(Collected data entries)
□ □ □ □

`src/rtl/reorder_commit_buffer.sv`:
```
// reorder_commit_buffer: in-order retirement buffer feeding register-file write-back.
// Instructions are dispatched at the tail, completed out of order by tag, and
// retired from the head at most one per cycle onto the wb_* port.
// Optional build macro: ROB_BYPASS_EN -- a completion aimed at the head entry
// retires on the same edge, using complete_data directly.
module reorder_commit_buffer #(
  parameter int DATA_WIDTH = 32,
  parameter int PREG_WIDTH = 6,
  parameter int AL_WIDTH   = 5,
  parameter int TAG_WIDTH  = 4
) (
  input  logic                  clk,
  input  logic                  rst_n,
  input  logic                  flush,
  input  logic                  dispatch_valid,
  output logic                  dispatch_ready,
  input  logic                  dispatch_rw,
  input  logic [PREG_WIDTH-1:0] dispatch_preg,
  input  logic [AL_WIDTH-1:0]   dispatch_al_index,
  output logic [TAG_WIDTH-1:0]  dispatch_tag,
  input  logic                  complete_valid,
  input  logic [TAG_WIDTH-1:0]  complete_tag,
  input  logic [DATA_WIDTH-1:0] complete_data,
  output logic                  wb_write_enable,
  output logic [PREG_WIDTH-1:0] wb_physical_write_addr,
  output logic [DATA_WIDTH-1:0] wb_physical_write_data,
  output logic [AL_WIDTH-1:0]   wb_active_list_index,
  output logic [TAG_WIDTH:0]    count,
  output logic                  empty,
  output logic                  full
);

  localparam int DEPTH = 1 << TAG_WIDTH;

  // Control state (reset)
  logic [TAG_WIDTH-1:0]  head_q, head_d;
  logic [TAG_WIDTH-1:0]  tail_q, tail_d;
  logic [TAG_WIDTH:0]    count_q, count_d;
  logic [DEPTH-1:0]      valid_q, valid_d;
  logic [DEPTH-1:0]      done_q, done_d;

  // Write-back port registers
  logic                  wb_we_q, wb_we_d;
  logic [PREG_WIDTH-1:0] wb_addr_q, wb_addr_d;
  logic [DATA_WIDTH-1:0] wb_data_q, wb_data_d;
  logic [AL_WIDTH-1:0]   wb_al_q, wb_al_d;

  // Entry payload (only read while the entry is valid, so no reset needed)
  logic                  rw_q   [DEPTH];
  logic [PREG_WIDTH-1:0] preg_q [DEPTH];
  logic [AL_WIDTH-1:0]   al_q   [DEPTH];
  logic [DATA_WIDTH-1:0] data_q [DEPTH];

  logic                  dispatch_fire;
  logic                  complete_hit;
  logic                  bypass;
  logic                  retire;
  logic [DATA_WIDTH-1:0] retire_data;

  assign full           = (count_q == (TAG_WIDTH+1)'(DEPTH));
  assign empty          = (count_q == '0);
  assign count          = count_q;
  assign dispatch_ready = !full && !flush;
  assign dispatch_tag   = tail_q;

  assign wb_write_enable        = wb_we_q;
  assign wb_physical_write_addr = wb_addr_q;
  assign wb_physical_write_data = wb_data_q;
  assign wb_active_list_index   = wb_al_q;

  // Handshake decode and retire decision from registered entry state
  always_comb begin
    dispatch_fire = dispatch_valid && dispatch_ready;
    complete_hit  = complete_valid && valid_q[complete_tag];
`ifdef ROB_BYPASS_EN
    bypass = complete_valid && (complete_tag == head_q) &&
             valid_q[head_q] && !done_q[head_q];
`else
    bypass = 1'b0;
`endif
    retire      = valid_q[head_q] && (done_q[head_q] || bypass);
    retire_data = bypass ? complete_data : data_q[head_q];
  end

  // Next-state: pointers, occupancy, per-entry flags and write-back port
  always_comb begin
    head_d    = head_q;
    tail_d    = tail_q;
    count_d   = count_q;
    valid_d   = valid_q;
    done_d    = done_q;
    wb_we_d   = 1'b0;
    wb_addr_d = wb_addr_q;
    wb_data_d = wb_data_q;
    wb_al_d   = wb_al_q;
    if (flush) begin
      // Flush wins over everything else happening on this edge
      head_d  = '0;
      tail_d  = '0;
      count_d = '0;
      valid_d = '0;
      done_d  = '0;
    end else begin
      if (complete_hit) begin
        done_d[complete_tag] = 1'b1;
      end
      if (dispatch_fire) begin
        valid_d[tail_q] = 1'b1;
        done_d[tail_q]  = !dispatch_rw;
        tail_d          = tail_q + 1'b1;
      end
      if (retire) begin
        valid_d[head_q] = 1'b0;
        head_d          = head_q + 1'b1;
        wb_we_d         = rw_q[head_q] && (preg_q[head_q] != '0);
        wb_addr_d       = preg_q[head_q];
        wb_data_d       = retire_data;
        wb_al_d         = al_q[head_q];
      end
      case ({dispatch_fire, retire})
        2'b10:   count_d = count_q + 1'b1;
        2'b01:   count_d = count_q - 1'b1;
        default: count_d = count_q;
      endcase
    end
  end

  // Control and write-back registers with asynchronous active-low reset
  always_ff @(posedge clk or negedge rst_n) begin
    if (!rst_n) begin
      head_q    <= '0;
      tail_q    <= '0;
      count_q   <= '0;
      valid_q   <= '0;
      done_q    <= '0;
      wb_we_q   <= 1'b0;
      wb_addr_q <= '0;
      wb_data_q <= '0;
      wb_al_q   <= '0;
    end else begin
      head_q    <= head_d;
      tail_q    <= tail_d;
      count_q   <= count_d;
      valid_q   <= valid_d;
      done_q    <= done_d;
      wb_we_q   <= wb_we_d;
      wb_addr_q <= wb_addr_d;
      wb_data_q <= wb_data_d;
      wb_al_q   <= wb_al_d;
    end
  end

  // Payload capture: dispatch fills the tail entry, completion writes result data.
  // A dispatch target is always invalid, so it never collides with a completion hit.
  always_ff @(posedge clk) begin
    for (int i = 0; i < DEPTH; i++) begin
      if (dispatch_fire && (tail_q == TAG_WIDTH'(i))) begin
        rw_q[i]   <= dispatch_rw;
        preg_q[i] <= dispatch_preg;
        al_q[i]   <= dispatch_al_index;
        data_q[i] <= '0;
      end else if (complete_hit && (complete_tag == TAG_WIDTH'(i))) begin
        data_q[i] <= complete_data;
      end
    end
  end

endmodule

```
`config.mk`:
```
export PLATFORM = sky130hd
export DESIGN_NAME = reorder_commit_buffer
export DESIGN_NICKNAME = d
export VERILOG_FILES = /design/src/rtl/reorder_commit_buffer.sv
export SDC_FILE = /design/constraint.sdc
export NUM_CORES = 1
export LEC_CHECK = 0
export CORE_MARGIN = 2
export CORE_UTILIZATION = 41
export DETAILED_ROUTE_END_ITERATION = 12
export DONT_BUFFER_PORTS = 1
export PLACE_DENSITY = 0.54
export SLEW_MARGIN = 20
export SYNTH_ARGS = -nofsm -noshare
export SYNTH_HDL_FRONTEND = slang
export SYNTH_SLANG_ARGS = --single-unit
```
`constraint.sdc`:
```
create_clock -name clk -period 4.2 [get_ports clk]
set_input_delay 0.84 -clock clk [delete_from_list [all_inputs] [get_ports clk]]
set_output_delay 0.84 -clock clk [all_outputs]
set_load 0.005 [all_outputs]
```
# [Yosys cells after proc, flatten, opt, wreduce, memory -nomap -nowiden]
# Memory sizes are Yosys's and may differ from the RTL's. A register that Yosys moved wholly into a read port is not among the register bits.
# Index checks and enable logic that the tools add are counted.
[op_classes] addsub=4 magnitude_cmp=6 n_eq_ne=33 mux=260 bitwise=21 reduce_logical=98
[op_table] cell="2-to-1 mux 32 bit" n=16
[op_table] cell="2-to-1 mux 4 bit" n=49
[op_table] cell="2-to-1 mux 1 bit" n=148
[op_table] cell="2-to-1 mux 16 bit" n=8
[op_table] cell="2-to-1 mux 6 bit" n=15
[op_table] cell="OR reduction 6 bit" n=15
[op_table] cell="2-to-1 mux 5 bit" n=16
[op_table] cell="OR reduction 5 bit" n=15
[op_table] cell="equality test 4 bit (second input constant)" n=16
[op_table] cell="logical AND 1 bit" n=40
[op_table] cell="equality test 4 x 3 -> 1 bit (second input constant)" n=8
[op_table] cell="bitwise OR 16 bit" n=2
[op_table] cell="AND 16 bit" n=1
[op_table] cell="bitwise mux 16 bit" n=1
[op_table] cell="equality test 4 x 2 -> 1 bit (second input constant)" n=4
[op_table] cell="inverter 16 bit" n=1
[op_table] cell="bitwise OR 1 bit" n=16
[op_table] cell="less-than comparator 4 x 5 -> 1 bit (second input constant)" n=3
[op_table] cell="OR reduction 1 bit" n=15
[op_table] cell="binary-select mux 1 bit (select 4 bit)" n=3
[op_table] cell="demux 1 bit (select 4 bit)" n=3
[op_table] cell="greater-or-equal comparator 4 x 1 -> 1 bit (second input constant)" n=3
[op_table] cell="case mux 5 bit (2 select lines)" n=1
[op_table] cell="adder 4 x 1 -> 4 bit (second input constant)" n=2
[op_table] cell="14 further kinds" n=21
[word_totals] register_bits=52 mem_bits_rw=704 in_bits=53 out_inout_bits=56 n_memories=4
[memory_table] name="data_q" depth=16 width=32 rd=1 rd_ports_with_merged_regs=1 write_ports=16 line="52" source="logic [DATA_WIDTH-1:0] data_q [DEPTH];"
[memory_table] name="preg_q" depth=16 width=6 rd=1 rd_ports_with_merged_regs=0 write_ports=1 line="50" source="logic [PREG_WIDTH-1:0] preg_q [DEPTH];"
[memory_table] name="al_q" depth=16 width=5 rd=1 rd_ports_with_merged_regs=1 write_ports=1 line="51" source="logic [AL_WIDTH-1:0] al_q [DEPTH];"
[memory_table] name="rw_q" depth=16 width=1 rd=1 rd_ports_with_merged_regs=0 write_ports=1 line="49" source="logic rw_q [DEPTH];"

# [Logic depth before layout (Yosys ltp)]
[depth] ltp_word=23 depth_mapped=14 depth_no_buf=11

# [Worst setup path before layout]
# No wires, ideal clock.
[synth_timing] path_type="input to register" start="input complete_tag[0]" end="memory data_q[10][0], enable pin" setup_time_ps=468 arrival_ps=4060 required_time_ps=3732 slack_ps=-328 path_stages=5 n_path_buf=1 cell_sequence="buf_2 mux4_2 mux4_2 nand2_1 o21ai_0"
[synth_lines] item="start, declared" line="22" source="input logic [TAG_WIDTH-1:0] complete_tag,"
[synth_lines] item="end, declared" line="52"

# [Worst setup path in the final report]
[layout_timing] start="register head_q[0]" end="register count_q[4] (netlist: count[4])"
[layout_between] elab_chain_cells=6 word_cells_on_any_way=10 cone_classes="eq/ne: 2; mux: 6; reduce/logical: 2"
[layout_rtl] item="start, declared" line="36" source="logic [TAG_WIDTH-1:0] head_q, head_d;"
[layout_rtl] item="start signal, assigned" line="131" source="head_q <= '0;"
[layout_rtl] item="start signal, assigned" line="141" source="head_q <= head_d;"
[layout_rtl] item="binary-select mux 1 bit (select 4 bit)" line="81" source="retire = valid_q[head_q] && (done_q[head_q] || bypass);"
[layout_rtl] item="2-to-1 mux 1 bit (not written as such)" line="81"
[layout_rtl] item="logical AND 1 bit (*)" line="81"
[layout_rtl] item="equality test 2 x 1 -> 1 bit or equality test 2 bit (tied branches)" line="120" source="case ({dispatch_fire, retire})"
[layout_rtl] item="case mux 5 bit (2 select lines)" line="120"
[layout_rtl] item="2-to-1 mux 5 bit" line="96" source="if (flush) begin"
[layout_rtl] item="end signal, assigned" line="143" source="count_q <= count_d;"
[layout_rtl] item="end, declared" line="38" source="logic [TAG_WIDTH:0] count_q, count_d;"
# Mark *: on every way between the ends. The rest lies on a longest branch, timed or not. The select of a mux whose other input is x is not followed.
# A chain may end at the register's enable or synchronous reset.

==> impl_metrics.ini <==
[global_route]
grt_use_total_pct = 21.3
grt.overflow.total = 0
antenna_found_initial = 7
grt_pass1_wl_mm = 133
grt_start_max_net_pins = 90
grt_pass1_vias = 19000

[synthesis]
yosys_warnings = 0
synthArstFlopShare_pct = 11.2
synth_top_area_share_pct = 61.2
synth_area_leaders = edfxtp_1, mux4_2, and2_1, dfrtp_1, clkbuf_1
syn-num-nets = 2053
synth_edf_count = 704
seq_area_frac_synth_pct = 67.6
syn_inst = 1990
yosysUniqueCellTypes = 55
syn_area_per_cell_um2 = 17.4
synth_top_area_cell = edfxtp_1
syn-cell-area_mm2 = 0.0345
synth_ff_type = edfxtp_1
ys_seq_elements = 793

[detailed_routing]
drc_errors = 0
drt_iter0_markers = 1574
num_vias = 17900
dr.pass1.iters = 5
totalWireLength_mm = 90.5
drt-wirelength-per-cell_um = 28.8
drt.antenna.violating_nets = 0
via_per_inst = 5.70

[critical_path]
cp_num_buf_inv = 0
crit_chain = mux4_2, mux2i_1, or3_1, a21oi_1, xor2_1, ha_1, o31a_1, or3_1, a211o_1, o211ai_1, a32o_1
cpMostUsedCell = or3_1
path_delay_family = multiplexers
cpMaxStageDelayCell = dfrtp_4
crit_fanout = 11
critical_path_class = flop to flop
cp.required_ps = 4780
cp.arrival_ps = 4100
start_kind = flop
reg2reg_slack_ps = 690
cpPeakStageDelay_ps = 540
worstSetupEndpointType = flop

[finish]
fill_cells = 7074
post-route-util_pct = 46.9
finish.instance_area_mm2 = 0.0392
drive_above_1_share_pct = 25.6
area_growth_pct = 13.4
antennaDiodeCount = 0
fin_nets = 2050

[timing]
setup_tns_ps = 0
grt_setup_unrepaired = false
finalSetupViolCount = 0
slew_headroom_pct = 30.0
finalClockSkew_ps = 30.8
period_share_pct = 83.7
slew_violations = 0
max_freq_ghz = 0.285
layout_setup_ws_ps = 686
worst_slew_pin_slew_ps = 1050
hold_viol = 0
finalCriticalPeriod_ps = 3510

[die]
start_util_pct = 41.3
core_area_mm2 = 0.0836
num_rows = 106
fp.dieH_um = 294
die_width_um = 294
ios = 109
die_area_mm2 = 0.0866

[power]
p_total_mw = 17.2
p_switching_mw = 3.58
worst_ir_drop_vdd_mv = 0.336
power_frac_seq_pct = 50.8
p_int_mw = 13.6
p_leak_nw = 12.3
p_per_area_mw_per_mm2 = 438
swShare_pct = 20.8
p_comb_share_pct = 2.1
pwr-share-clk_pct = 47.1

[clock_network]
cts_buffer_depth = 3
clk_latency_ps = 650
post_cts_buffers = 0
cts_tree = yes
cts_hold_buf = 1
numCtsBuffers = 88
cts.clk_slew.worst_paths_ps = 60
ctsResizeCount = 0
cts-root-buf = clkbuf_16
ctsHtreeMaxLevel = 3
cts.sinks = 793

[place]
dp_slack_ps = 677
port_buffers = 0
gp_congestion = 0.790
dpl-instance-area_mm2 = 0.0361
hpwl_mm = 51.6

[hold_path]
hold_path_class = input port to asynchronous set/reset pin

[outcome]
outcome = finished clean

[job]
drv_cap = 0
-- area by class of cell --
type,count,area (µm²),share of cell area [%]
flip-flops and latches,793,23400,59.7
well taps,1080,1350,3.45
multi-input cells,1018,10700,27.4
clock inverters,55,666,1.70
inverters,12,45.0,0.115
clock buffers,110,2400,6.12
repair buffers,74,621,1.58
-- layout by cell type (no fill, tap or decap), types with 6 or more instances in the layout --
cell       synthesis  routed
ha_1              10      10
clkbuf_8           0       7
buf_4              5      70
and2_1           523     523
o21a_1            12      12
dfrtp_1           89      85
nand2_1           14      14
mux2_2            37      37
nor2_1            36      36
nor3_2             1      10
a21oi_1           16      16
inv_1             12      12
mux2_1             6       6
nand3_1            7       7
edfxtp_1         704     704
a311oi_1          16      16
clkbuf_16          0      90
bufinv_16          0      11
clkinv_1           0      12
clkinv_2           0      16
mux4_2           233     233
o21bai_4           0      12
clkbuf_1         134      13
-- registers in the layout, summed over array words and instances, names as in the netlist --
| name | cells |
|---|---|
| al_q | 80 |
| head_q | 4 |
| preg_q | 96 |
| rw_q | 16 |
| wb_write_enable | 1 |
| dispatch_tag | 4 |
| wb_physical_write_data | 32 |
| wb_active_list_index | 5 |
| done_q | 16 |
| valid_q | 16 |
| data_q | 512 |
| count | 5 |
| wb_physical_write_addr | 6 |
-- worst paths after layout --
path | startpoint | end | cells past startpoint
worst max-delay path | head_q[0] | count[4] | 11
worst min-delay path | rst_n | wb_physical_write_addr[1] | 1
worst max register to register | head_q[0] | count[4] | 11
worst min register to register | done_q[2] | done_q[2] | 1
max in group asynchronous | rst_n | head_q[2] | 1
min in group clk | flush | dispatch_tag[2] | 1
-- through the flow --
| stage | instances | hold WS [ps] |
|---|---|---|
| detailed placement | 2976 | 479 |
| global route | 3142 | 156 |
| finish | 3142 | 132 |
| CTS | 3142 | 129 |
| global placement | 2975 | 468 |
| floorplan | 1990 | 459 |
-- layer usage --
layer	share of wire [%]	track usage, %
met1	41	28.7
met2	51	36.1
met3	5.7	3.24
met4	2.3	5.90
met5	0	0
-- kinds of logic (layout without fill, tap and decap cells) --
logic type      after synthesis  count (layout)  synth area share, %
flops                       793             793                 67.6
buf+inv                     179             251                 2.11
xor+xnor                      6               6                0.152
compound gates               84              84                 1.75
mux                         281             281                 16.7
fa+ha+maj                    10              10                0.362
simple gates                637             637                 11.3
-- cell usage after synthesis, types with 4 or more instances --
cell type / count
clkbuf_1: 134
edfxtp_1: 704
and2_1: 523
ha_1: 10
a211oi_1: 6
nand3_1: 7
mux2_2: 37
nor2_1: 36
buf_4: 5
and4_1: 4
o21bai_1: 12
dfrtp_1: 89
a21oi_1: 16
inv_1: 12
buf_1: 8
mux2_1: 6
xor2_1: 4
a311oi_1: 16
o21a_1: 12
o21ai_0: 8
nand2_1: 14
nor3_1: 14
buf_2: 18
and3_1: 5
nand4_1: 5
mux2i_1: 5
mux4_2: 233
-- power by group through the flow --
stage / logic [mW] / clock network (mW) / registers (mW)
final: 0.361 / 8.07 / 8.72
after global routing: 0.395 / 8.52 / 8.73
after global placement: 0.341 / 0 / 8.89
after CTS: 0.371 / 8.22 / 8.73
after floorplan: 0.285 / 0 / 8.85
after detailed placement: 0.345 / 0 / 8.89
(Power assumes the default switching activity.)
==> variant (same settings) <==
The option `ROB_BYPASS_EN` is turned on by a define.
--- a/src/rtl/reorder_commit_buffer.sv
+++ b/src/rtl/reorder_commit_buffer.sv
@@ -3,6 +3,8 @@
 // retired from the head at most one per cycle onto the wb_* port.
 // Optional build macro: ROB_BYPASS_EN -- a completion aimed at the head entry
 // retires on the same edge, using complete_data directly.
+`define ROB_BYPASS_EN
+
 module reorder_commit_buffer #(
   parameter int DATA_WIDTH = 32,
   parameter int PREG_WIDTH = 6,
Formal check against the unedited RTL: not equivalent (Yosys sat finds a counterexample within 4 cycles, from zero or initial values and one cycle with rst_n low).
==> variant against the unedited design <==
Routed wire length rose by 5.9%. Cell area rose by 0.18%. Utilization barely moved. Hold slack got worse by 12 ps. Via count rose by 4.2%. Cell count rose by 3.6%. Power fell by 0.36%. Synthesized area rose by 0.34%. Worst setup slack got worse by 61 ps. Sequential cell count did not move. Non-clock buffer count rose by 6. Clock skew rose by 14 ps. Largest cell class unchanged.
==> variant: results (changes against the unedited design) <==
metric	value	unit	change
Sw Ratio	21.9	%	+1.0 points
reg2reg end	count[4]		
Clock transition at path regs	60	ps	about the same
worst hold slack	120	ps	-12.4 ps
Resized Gates After CTS	0		unchanged
Vias	18600		+4.2%
top cells by count, synth	edfxtp_1, and2_1, mux4_2		
Netlist cell types	52		-5.5%
Largest regs	data_q (512), preg_q (96), al_q (80)		
TritonCTS Buffers	87		-1.1%
r2r setup slk	630	ps	-60 ps
R2R cell count	11		unchanged
Avg WL per Cell	29.5	um	+2.3%
DPL Wire Length	52700	um	+2.1%
hold buffer count at CTS	1		unchanged
first-pass GRT wire length	139000	um	+4.6%
clock buffer depth	3		unchanged
DRT Pass-1 Iters	5		unchanged
routability cong.	0.825		+4.5%
async set-reset flop share out of synthesis	11.2	%	unchanged
status	completed		
input/output buffers	0		unchanged
Avg Synthesized Cell Area	16.9	sq um	-2.9%
Final Net Count	2111		+3.0%
Post-Layout Cell Count	3254		+3.6%
register area	23400	sq um	unchanged
H-tree Lvls	3		unchanged
synth top area cells	edfxtp_1, mux4_2, and2_1		
layout cells sized above 1	23.5	%	-2.1 points
root buf cell	clkbuf_16		
All-Layer GR Usage	22.4	%	+1.1 points
placed cells	3089		+3.8%
CP Max Fanout	12		+1
r2r startpoint	head_q[1]		
Post-Place Cell Area	36300	sq um	+0.68%
Place WS	598	ps	-79.1 ps
number of DRC markers after the initial detailed-route iteration	1809		+15%
pin count of the biggest net entering global routing	90		unchanged
synth warn	0		unchanged
EDFF count, synth	704		unchanged
Setup Fix Bufs, Post-CTS	0		unchanged
remaining antenna violation count after routing	0		unchanged
vias in the first global route	19500		+2.8%
Worst-Skew Late Latency	660	ps	
Post-synth top flop	edfxtp_1		
Clock Skews	45.2	ps	+14.4 ps
Seq/Total Area, Yosys	67.4	%	-0.23 points
FILL cells	7111		+0.52%
Critical Path AT	4110	ps	about the same
hold crit path type	in2async		
largest vdd supply drop	312	uV	-7.0%
initial antenna violation count	2		-5
P_leak	13.1	nW	+6.3%
worst slew pin tran	941	ps	-109 ps
[variant: critical path, cell delays in order (launching register included)]
cell and delay [ps]:
dfrtp_4 570, mux4_2 530, mux4_2 540, and2_0 160
a21bo_2 230, inv_2 100, fa_1 420, a21o_1 210
a21oi_1 190, nor2_1 60, mux2i_1 140, mux2_2 340
[variant: cell type report]
cell class                 count  share of cell area [%]
antenna                        1                 0.00637
clock buffer                 126                    6.20
clock inverter                37                    1.13
inverter                      11                   0.105
multi-input combinational   1072                    27.5
sequential                   793                    59.6
tap                         1134                    3.61
timing repair buffer          80                    1.87
[variant: worst max-delay path by stage]
| stage | end | from | slack (ps) |
|---|---|---|---|
| 2_1_floorplan | data_q[13][0] | complete_tag[1] | 590 |
| 3_3_place_gp | count[4] | head_q[1] | 590 |
| 3_5_place_dp | count[4] | head_q[1] | 600 |
| 4_1_cts | data_q[5][3] | count[0] | 600 |
| 5_1_grt | count[4] | head_q[1] | 450 |
| 6_report | count[4] | head_q[1] | 630 |
[variant: power by group through the flow]
stage	Clock, mW	Combinational (mW)	Sequential [mW]
2_1_floorplan	0	0.430	9.00
3_3_place_gp	0	0.533	9.10
3_5_place_dp	0	0.539	9.10
4_1_cts	7.75	0.570	8.94
5_1_grt	8.08	0.613	8.95
6_report	7.60	0.560	8.93
[variant: cells by family after synthesis]
kind of cell | share of synthesized area (%)
flops | 67.4
simple gates | 11.3
mux | 15.7
buf+inv | 2.20
compound gates | 2.70
fa+ha+maj | 0.491
xor+xnor | 0.253
[variant: metal layers]
metal	vias to the layer above	routed length [um]	global-route usage, %
met2	573	47900	37.5
met5	-	0	0
met3	145	5860	4.07
met1	10100	39900	30.0
li1	7864	-	-
met4	0	2180	6.33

□ □ □ □

Could you filter the entries above for lines holding the string "compound" and copy them?

compound gates               84              84                 1.75
compound gates | 2.70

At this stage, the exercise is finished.